Table 6.1: Change in Conflicts Between The MS disabled and MS enabled Run.

Backup Time

Another interesting and encouraging result is evident from the simulation result of the statistical workloads (both 50%share-stat and 0%share-stat). In terms of sharing, the 50%share-stat(or 0%share-stat) is similar to the 50%share(or 0%share) workload, but it has a much higher percentage of stat() file system calls and therefore accesses. This explains the shorter backup time in both the MS-enabled and MS-disabled runs of the statistical workloads compared to the 50%share (or 0%share) workload.

Contention occurs only when the backup accesses current "hot" regions of the file system hierarchy and.

Figure 6.2: Duration Of Backup For Each Set Of Workload
Figure 6.2: Duration Of Backup For Each Set Of Workload

Overall Throughput

This large difference is due to more than 50% of the user transactions colliding with the backup in the global workload as seen in Figure 6.1. For example, throughput drops from 7.5% in the 0%share to 2.3% in the 50%share workload under MS enabled. This analysis is recovered by the decrease in throughput with increase in division in the corresponding runs under MS disabled.

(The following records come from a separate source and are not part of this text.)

`src/rtl/rau_pkg.sv`:
```
// Package for the rational arithmetic unit: word width, opcodes, divider types.
// No dependencies.
`timescale 1ns / 1ps
`default_nettype none
package rau_pkg;
	localparam int WORD_BITS = 32;
	localparam int CNT_BITS = $clog2(WORD_BITS + 1);
	typedef logic signed [WORD_BITS-1:0] word_t;
	typedef enum logic [1:0] {
		OP_REDUCE = 2'd0,
		OP_ADD    = 2'd1,
		OP_SUB    = 2'd2,
		OP_INC    = 2'd3
	} op_t;
	typedef struct packed {
		logic start;
		word_t dividend;
		word_t divisor;
	} div_req_t;
	typedef struct packed {
		logic done;
		word_t quot;
		word_t rem;
	} div_rsp_t;
endpackage
`default_nettype wire

```
`src/rtl/rau_div.sv`:
```
// Bit-serial signed truncating divider, one quotient bit per cycle.
// Depends on rau_pkg.
`timescale 1ns / 1ps
`default_nettype none
module rau_div (
	input  wire logic clk,
	input  wire logic arst_n,
	input  wire rau_pkg::div_req_t req,
	output rau_pkg::div_rsp_t rsp
);
	import rau_pkg::*;
	logic busy_q;
	logic done_q;
	logic [CNT_BITS-1:0] cnt_q;
	logic [WORD_BITS-1:0] rem_q, quo_q, den_q;
	logic neg_q_q, neg_r_q;
	logic [WORD_BITS:0] trial;
	logic [WORD_BITS-1:0] rem_sh;
	logic [WORD_BITS-1:0] qv, rv;

	assign rem_sh = {rem_q[WORD_BITS-2:0], quo_q[WORD_BITS-1]};
	assign trial = {rem_q[WORD_BITS-1], rem_sh} - {1'b0, den_q};
	assign qv = neg_q_q ? -quo_q : quo_q;
	assign rv = neg_r_q ? -rem_q : rem_q;

	// Hold quotient and remainder with their signs applied once the run ends.
	assign rsp.done = done_q;
	assign rsp.quot = qv;
	assign rsp.rem = rv;

	always_ff @(posedge clk or negedge arst_n) begin
		if (!arst_n) begin
			busy_q <= 1'b0;
			cnt_q <= '0;
			done_q <= 1'b0;
		end else begin
			done_q <= 1'b0;
			if (req.start) begin
				busy_q <= 1'b1;
				cnt_q <= CNT_BITS'(WORD_BITS);
			end else if (busy_q) begin
				cnt_q <= cnt_q - 1'b1;
				if (cnt_q == CNT_BITS'(1)) begin
					busy_q <= 1'b0;
					done_q <= 1'b1;
				end
			end
		end
	end

	always_ff @(posedge clk) begin
		if (req.start) begin
			rem_q <= '0;
			quo_q <= req.dividend[WORD_BITS-1] ? -req.dividend : req.dividend;
			den_q <= req.divisor[WORD_BITS-1] ? -req.divisor : req.divisor;
			neg_q_q <= req.dividend[WORD_BITS-1] ^ req.divisor[WORD_BITS-1];
			neg_r_q <= req.dividend[WORD_BITS-1];
		end else if (busy_q) begin
			if (!trial[WORD_BITS]) begin
				rem_q <= trial[WORD_BITS-1:0];
				quo_q <= {quo_q[WORD_BITS-2:0], 1'b1};
			end else begin
				rem_q <= rem_sh;
				quo_q <= {quo_q[WORD_BITS-2:0], 1'b0};
			end
		end
	end
endmodule
`default_nettype wire

```
`src/rtl/rational_arithmetic_unit.sv`:
```
// Top level of the rational arithmetic unit with gcd reduction.
// Depends on rau_pkg and rau_div.
//
// Usage: present kind and operands with in_valid; the item is transferred
// at a clock edge where in_valid is high and in_stall low. The unit then
// runs alone: for add and subtract the multiplier forms the products in
// states S_M1, S_M2 and S_M3, then Euclid's method runs remainder steps on
// the shared bit-serial divider (one quotient bit per cycle), then two final
// divisions make the reduced numerator and denominator. Reduce skips the
// products; increment, and a zero denominator on reduce, add or subtract,
// skip Euclid's method and the divisions and go straight to the output.
// One item is in flight at a time; in_stall is high from transfer until the
// result is loaded into the output register, so the next item can be taken
// in the cycle after the load.
// The result sits in the output register with out_valid until out_stall is
// low; the register holds while the receiver stalls, and a finished result
// waits in the sequencer with in_stall high until the register frees.
// Reset clears the sequencer and out_valid; an item in flight is dropped,
// and none is accepted during reset.
`timescale 1ns / 1ps
`default_nettype none
module rational_arithmetic_unit (
	input  wire logic clk,
	input  wire logic arst_n,
	input  wire logic in_valid,
	output logic in_stall,
	input  wire logic [1:0] kind,
	input  wire rau_pkg::word_t a_num,
	input  wire rau_pkg::word_t a_den,
	input  wire rau_pkg::word_t b_num,
	input  wire rau_pkg::word_t b_den,
	output logic out_valid,
	input  wire logic out_stall,
	output rau_pkg::word_t res_num,
	output rau_pkg::word_t res_den,
	output logic div_zero
);
	import rau_pkg::*;
	typedef enum logic [8:0] {
		S_IDLE = 9'b000000001, S_M1 = 9'b000000010, S_M2 = 9'b000000100,
		S_M3 = 9'b000001000, S_CHK = 9'b000010000, S_GCD = 9'b000100000,
		S_DN = 9'b001000000, S_DD = 9'b010000000, S_OUT = 9'b100000000
	} state_t;
	state_t st_q;
	logic [1:0] kind_q;
	word_t an_q, ad_q, bn_q, bd_q, n_q, d_q, ga_q, gb_q, p_q;
	// Finished result, held here until the output register is free.
	word_t rn_q, rd_q;
	logic dz_q;
	logic waiting_q;
	div_req_t dreq;
	div_rsp_t drsp;
	// Shared multiplier: one product per cycle, operands chosen by the state.
	word_t mx, my, prod;
	always_comb begin
		case (st_q)
			S_M1: begin mx = an_q; my = bd_q; end
			S_M2: begin mx = bn_q; my = ad_q; end
			default: begin mx = ad_q; my = bd_q; end
		endcase
	end
	assign prod = word_t'(mx * my);
	// The divider's quotient, with its sign already applied.
	word_t dq;
	rau_div u_div (.clk(clk), .arst_n(arst_n), .req(dreq), .rsp(drsp));
	assign dq = drsp.quot;
	assign in_stall = (st_q != S_IDLE);
	always_comb begin
		dreq.start = 1'b0;
		dreq.dividend = ga_q;
		dreq.divisor = gb_q;
		case (st_q)
			S_GCD: dreq.start = !waiting_q && gb_q != '0;
			S_DN: begin dreq.start = !waiting_q; dreq.dividend = n_q; dreq.divisor = ga_q; end
			S_DD: begin dreq.start = !waiting_q; dreq.dividend = d_q; dreq.divisor = ga_q; end
			default: ;
		endcase
	end
	always_ff @(posedge clk or negedge arst_n) begin
		if (!arst_n) begin
			st_q <= S_IDLE;
			out_valid <= 1'b0;
			waiting_q <= 1'b0;
		end else begin
			case (st_q)
				S_IDLE: if (in_valid) begin
					st_q <= (kind == OP_INC || kind == OP_REDUCE) ? S_CHK : S_M1;
				end
				S_M1: st_q <= S_M2;
				S_M2: st_q <= S_M3;
				S_M3: st_q <= S_CHK;
				S_CHK: st_q <= (kind_q == OP_INC || d_q == '0) ? S_OUT : S_GCD;
				S_GCD: begin
					if (!waiting_q && gb_q == '0) st_q <= S_DN;
					else if (!waiting_q) waiting_q <= 1'b1;
					else if (drsp.done) waiting_q <= 1'b0;
				end
				S_DN, S_DD: begin
					if (!waiting_q) waiting_q <= 1'b1;
					else if (drsp.done) begin
						waiting_q <= 1'b0;
						st_q <= (st_q == S_DN) ? S_DD : S_OUT;
					end
				end
				S_OUT: if (!out_valid || !out_stall) begin
					out_valid <= 1'b1;
					st_q <= S_IDLE;
				end
				default: st_q <= S_IDLE;
			endcase
			if (out_valid && !out_stall && st_q != S_OUT) out_valid <= 1'b0;
		end
	end
	always_ff @(posedge clk) begin
		case (st_q)
			S_IDLE: if (in_valid) begin
				kind_q <= kind; an_q <= a_num; ad_q <= a_den; bn_q <= b_num; bd_q <= b_den;
				n_q <= a_num; d_q <= a_den;
			end
			S_M1: p_q <= prod;
			S_M2: n_q <= (kind_q == OP_ADD) ? p_q + prod : p_q - prod;
			S_M3: d_q <= prod;
			S_CHK: begin
				ga_q <= n_q; gb_q <= d_q;
				if (kind_q == OP_INC) begin
					rn_q <= an_q + ad_q; rd_q <= ad_q; dz_q <= 1'b0;
				end else if (d_q == '0) begin
					rn_q <= '0; rd_q <= '0; dz_q <= 1'b1;
				end
			end
			S_GCD: if (waiting_q && drsp.done) begin
				ga_q <= gb_q; gb_q <= drsp.rem;
			end
			S_DN: if (waiting_q && drsp.done) rn_q <= dq;
			S_DD: if (waiting_q && drsp.done) begin
				rd_q <= dq; dz_q <= 1'b0;
			end
			// Load the output register only once its previous result has left.
			S_OUT: if (!out_valid || !out_stall) begin
				res_num <= rn_q; res_den <= rd_q; div_zero <= dz_q;
			end
			default: ;
		endcase
	end
endmodule
`default_nettype wire
```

We also observe an increase in the overhead (difference between MS disabled and MS enabledrun) of taking a stable backup as the inter-transactional partition increases.

Performance Improvement

Algorithm and Implementation

Now, when a mutual serializability conflict is detected, the backup transaction is redirected to another part of the filesystem tree and this is practically implemented by the backup transaction now switching to another stack for its traversal help. The point it traversed to in the subtree from which it was just redirected is stored on top of the stack corresponding to that subtree and thus the backup transaction is never "lost". The backup transaction completes reading a subtree in depth-first fashion before moving to the next subtree if it is not redirected before completion.

When the backup transaction is redirected, it traverses the subtree whose stack is next in the circular list.

Simulation Result and Performance Analysis

The reduction in the percentage of conflicts in 0%share-hot-cold, even though there were no further conflicts with concurrent user transactions in the same place, is due to the fallback transaction being redirected to a place much further away from the current one, thus avoiding conflicts , which may arise in nearby places. See Figure 6.5 where we compare the backup time for running MS enabled (no heuristics), running MS disabled, and running MS enabled (heuristics). We see a reduction (by 2.6% at 50%share-hot-cold workload and 2.1% at 0%share-hot-cold) in backup time when comparing execution (heuristics) with MS enabled vs. MS (no heuristics) runes.

In addition, the backup time is also reduced by reducing conflicts, thereby contributing to increased throughput.

Figure 6.4: Conflict Percentage On Applying Heuristics To Improve Performance
Figure 6.4: Conflict Percentage On Applying Heuristics To Improve Performance

Discussion

But a backup can be inconsistent if it is created randomly while a file system is active. This thesis investigated the problem of consistent online backup in a file system that supports transactions. On this transactional file system platform, the backup transaction was implemented and is mutually established.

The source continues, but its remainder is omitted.